[[ Material shown open ]]

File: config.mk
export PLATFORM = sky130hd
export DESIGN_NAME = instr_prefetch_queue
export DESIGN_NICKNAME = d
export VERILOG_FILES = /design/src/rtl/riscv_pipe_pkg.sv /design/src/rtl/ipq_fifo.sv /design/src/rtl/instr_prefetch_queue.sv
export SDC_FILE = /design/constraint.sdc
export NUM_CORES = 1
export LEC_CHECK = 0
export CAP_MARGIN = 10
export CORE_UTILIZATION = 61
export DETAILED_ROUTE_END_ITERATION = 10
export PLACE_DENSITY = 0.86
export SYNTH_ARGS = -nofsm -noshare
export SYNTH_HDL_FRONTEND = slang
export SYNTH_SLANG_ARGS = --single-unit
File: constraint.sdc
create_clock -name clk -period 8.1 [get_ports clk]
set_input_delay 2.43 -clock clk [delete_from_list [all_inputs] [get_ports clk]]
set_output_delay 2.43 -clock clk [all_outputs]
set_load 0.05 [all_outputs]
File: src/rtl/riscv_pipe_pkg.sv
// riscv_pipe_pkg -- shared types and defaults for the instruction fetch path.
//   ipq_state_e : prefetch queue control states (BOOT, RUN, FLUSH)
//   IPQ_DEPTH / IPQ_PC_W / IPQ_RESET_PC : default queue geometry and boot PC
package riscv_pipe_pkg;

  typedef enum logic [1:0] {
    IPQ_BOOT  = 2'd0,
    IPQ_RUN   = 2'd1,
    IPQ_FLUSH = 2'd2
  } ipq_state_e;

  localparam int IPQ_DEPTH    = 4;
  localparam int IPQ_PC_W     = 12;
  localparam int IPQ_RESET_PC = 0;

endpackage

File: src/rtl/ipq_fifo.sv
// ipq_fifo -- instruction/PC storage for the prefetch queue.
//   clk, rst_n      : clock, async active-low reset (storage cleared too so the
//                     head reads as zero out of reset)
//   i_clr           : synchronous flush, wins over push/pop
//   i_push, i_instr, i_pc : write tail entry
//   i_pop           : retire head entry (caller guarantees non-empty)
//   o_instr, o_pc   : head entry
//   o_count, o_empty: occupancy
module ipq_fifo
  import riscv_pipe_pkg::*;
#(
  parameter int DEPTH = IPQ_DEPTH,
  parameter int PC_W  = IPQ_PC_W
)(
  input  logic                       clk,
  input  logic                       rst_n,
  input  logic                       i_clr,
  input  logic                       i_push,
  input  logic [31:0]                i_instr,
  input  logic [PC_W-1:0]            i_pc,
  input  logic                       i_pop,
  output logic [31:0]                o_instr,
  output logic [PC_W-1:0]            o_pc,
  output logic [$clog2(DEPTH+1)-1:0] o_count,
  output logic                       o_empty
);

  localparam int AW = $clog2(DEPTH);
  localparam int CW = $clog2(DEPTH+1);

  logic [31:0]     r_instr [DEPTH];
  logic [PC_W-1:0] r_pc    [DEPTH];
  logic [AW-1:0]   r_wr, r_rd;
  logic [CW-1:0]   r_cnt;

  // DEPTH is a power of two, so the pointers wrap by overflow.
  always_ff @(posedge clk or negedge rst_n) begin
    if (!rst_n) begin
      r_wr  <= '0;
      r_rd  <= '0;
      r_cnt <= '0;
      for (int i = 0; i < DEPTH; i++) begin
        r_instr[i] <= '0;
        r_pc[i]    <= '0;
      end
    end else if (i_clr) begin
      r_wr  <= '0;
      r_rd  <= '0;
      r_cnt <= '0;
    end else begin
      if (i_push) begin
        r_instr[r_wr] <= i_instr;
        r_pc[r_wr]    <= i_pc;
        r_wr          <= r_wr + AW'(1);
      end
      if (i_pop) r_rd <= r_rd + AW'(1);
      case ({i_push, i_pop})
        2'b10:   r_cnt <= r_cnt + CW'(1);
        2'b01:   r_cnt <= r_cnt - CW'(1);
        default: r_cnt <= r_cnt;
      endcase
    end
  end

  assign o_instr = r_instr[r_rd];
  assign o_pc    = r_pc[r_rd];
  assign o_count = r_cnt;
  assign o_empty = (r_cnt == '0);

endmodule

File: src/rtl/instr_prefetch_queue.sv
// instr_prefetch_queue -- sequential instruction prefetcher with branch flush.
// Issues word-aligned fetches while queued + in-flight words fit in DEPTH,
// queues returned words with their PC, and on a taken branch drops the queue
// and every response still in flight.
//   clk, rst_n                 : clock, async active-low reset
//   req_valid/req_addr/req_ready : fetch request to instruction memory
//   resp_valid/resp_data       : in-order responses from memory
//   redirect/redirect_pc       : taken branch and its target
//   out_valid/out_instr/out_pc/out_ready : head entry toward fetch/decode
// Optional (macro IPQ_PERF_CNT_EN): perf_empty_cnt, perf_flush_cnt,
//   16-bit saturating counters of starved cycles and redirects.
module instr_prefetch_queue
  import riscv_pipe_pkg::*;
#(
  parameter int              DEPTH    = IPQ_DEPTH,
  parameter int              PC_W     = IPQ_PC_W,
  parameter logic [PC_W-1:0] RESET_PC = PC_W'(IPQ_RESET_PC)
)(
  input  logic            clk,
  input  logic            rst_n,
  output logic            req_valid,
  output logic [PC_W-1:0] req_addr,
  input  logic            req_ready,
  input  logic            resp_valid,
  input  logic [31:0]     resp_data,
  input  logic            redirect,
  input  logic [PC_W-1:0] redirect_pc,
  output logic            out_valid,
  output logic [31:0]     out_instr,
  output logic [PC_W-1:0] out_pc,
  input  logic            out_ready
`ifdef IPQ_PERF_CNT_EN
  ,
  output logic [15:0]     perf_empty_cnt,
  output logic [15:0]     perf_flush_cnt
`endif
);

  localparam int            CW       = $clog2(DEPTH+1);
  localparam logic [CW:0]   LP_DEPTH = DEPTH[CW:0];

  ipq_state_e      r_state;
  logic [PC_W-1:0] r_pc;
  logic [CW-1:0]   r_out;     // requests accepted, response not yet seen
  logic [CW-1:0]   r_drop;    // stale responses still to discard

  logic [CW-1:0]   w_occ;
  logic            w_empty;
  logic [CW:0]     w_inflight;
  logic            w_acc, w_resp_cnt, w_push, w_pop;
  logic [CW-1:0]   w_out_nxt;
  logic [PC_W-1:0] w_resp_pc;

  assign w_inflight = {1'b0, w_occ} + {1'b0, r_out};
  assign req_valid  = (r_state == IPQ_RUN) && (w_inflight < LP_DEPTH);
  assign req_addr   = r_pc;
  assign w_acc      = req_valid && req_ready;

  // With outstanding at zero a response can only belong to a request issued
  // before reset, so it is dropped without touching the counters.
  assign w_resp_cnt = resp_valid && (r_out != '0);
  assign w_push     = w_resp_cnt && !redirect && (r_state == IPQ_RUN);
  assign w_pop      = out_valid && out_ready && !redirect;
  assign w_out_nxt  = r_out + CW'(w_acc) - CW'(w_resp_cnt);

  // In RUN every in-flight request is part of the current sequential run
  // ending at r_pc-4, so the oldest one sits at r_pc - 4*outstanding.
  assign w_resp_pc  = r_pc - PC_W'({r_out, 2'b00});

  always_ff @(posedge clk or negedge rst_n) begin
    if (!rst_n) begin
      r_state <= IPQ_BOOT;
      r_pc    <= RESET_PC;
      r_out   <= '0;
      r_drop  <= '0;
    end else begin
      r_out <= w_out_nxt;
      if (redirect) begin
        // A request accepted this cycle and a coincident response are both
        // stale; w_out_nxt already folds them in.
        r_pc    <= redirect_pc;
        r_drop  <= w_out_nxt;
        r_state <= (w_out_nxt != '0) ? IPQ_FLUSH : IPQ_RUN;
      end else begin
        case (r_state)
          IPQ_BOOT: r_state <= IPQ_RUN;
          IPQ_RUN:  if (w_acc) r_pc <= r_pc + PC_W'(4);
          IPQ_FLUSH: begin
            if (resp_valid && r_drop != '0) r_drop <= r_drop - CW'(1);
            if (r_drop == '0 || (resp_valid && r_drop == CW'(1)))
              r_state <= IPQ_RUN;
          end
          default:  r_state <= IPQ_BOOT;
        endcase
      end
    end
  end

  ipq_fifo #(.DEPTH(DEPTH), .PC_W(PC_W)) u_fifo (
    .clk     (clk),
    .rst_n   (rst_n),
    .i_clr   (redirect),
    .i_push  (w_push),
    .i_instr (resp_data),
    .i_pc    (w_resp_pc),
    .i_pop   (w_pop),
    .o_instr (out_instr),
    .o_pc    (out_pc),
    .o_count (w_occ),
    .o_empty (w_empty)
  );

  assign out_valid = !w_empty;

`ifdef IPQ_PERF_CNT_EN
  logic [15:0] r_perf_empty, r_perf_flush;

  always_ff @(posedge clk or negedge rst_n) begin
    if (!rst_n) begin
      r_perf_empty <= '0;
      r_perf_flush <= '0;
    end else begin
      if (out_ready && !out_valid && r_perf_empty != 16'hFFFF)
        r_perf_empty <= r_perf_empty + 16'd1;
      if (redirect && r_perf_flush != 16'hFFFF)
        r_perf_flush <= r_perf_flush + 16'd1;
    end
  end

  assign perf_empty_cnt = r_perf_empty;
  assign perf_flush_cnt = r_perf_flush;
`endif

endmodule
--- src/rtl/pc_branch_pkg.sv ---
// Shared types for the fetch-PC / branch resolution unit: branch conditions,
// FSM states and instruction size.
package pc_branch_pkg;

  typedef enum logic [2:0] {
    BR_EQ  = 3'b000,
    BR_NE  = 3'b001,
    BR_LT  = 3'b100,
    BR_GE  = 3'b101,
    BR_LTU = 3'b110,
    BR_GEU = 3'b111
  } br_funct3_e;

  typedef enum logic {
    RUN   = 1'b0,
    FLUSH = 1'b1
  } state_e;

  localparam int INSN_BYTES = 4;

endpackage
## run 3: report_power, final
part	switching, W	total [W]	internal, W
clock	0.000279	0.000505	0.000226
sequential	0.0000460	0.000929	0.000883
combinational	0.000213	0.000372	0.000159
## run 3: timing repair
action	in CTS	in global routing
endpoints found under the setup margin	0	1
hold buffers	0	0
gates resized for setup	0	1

[[ Material shown closed ]]

• **Task instructions**: All lines from the one that has "typedef enum logic [2:0]" through the end of the material above should be returned exactly; omit the rest.

• **Result**:
  typedef enum logic [2:0] {
    BR_EQ  = 3'b000,
    BR_NE  = 3'b001,
    BR_LT  = 3'b100,
    BR_GE  = 3'b101,
    BR_LTU = 3'b110,
    BR_GEU = 3'b111
  } br_funct3_e;

  typedef enum logic {
    RUN   = 1'b0,
    FLUSH = 1'b1
  } state_e;

  localparam int INSN_BYTES = 4;

endpackage
## run 3: report_power, final
part	switching, W	total [W]	internal, W
clock	0.000279	0.000505	0.000226
sequential	0.0000460	0.000929	0.000883
combinational	0.000213	0.000372	0.000159
## run 3: timing repair
action	in CTS	in global routing
endpoints found under the setup margin	0	1
hold buffers	0	0
gates resized for setup	0	1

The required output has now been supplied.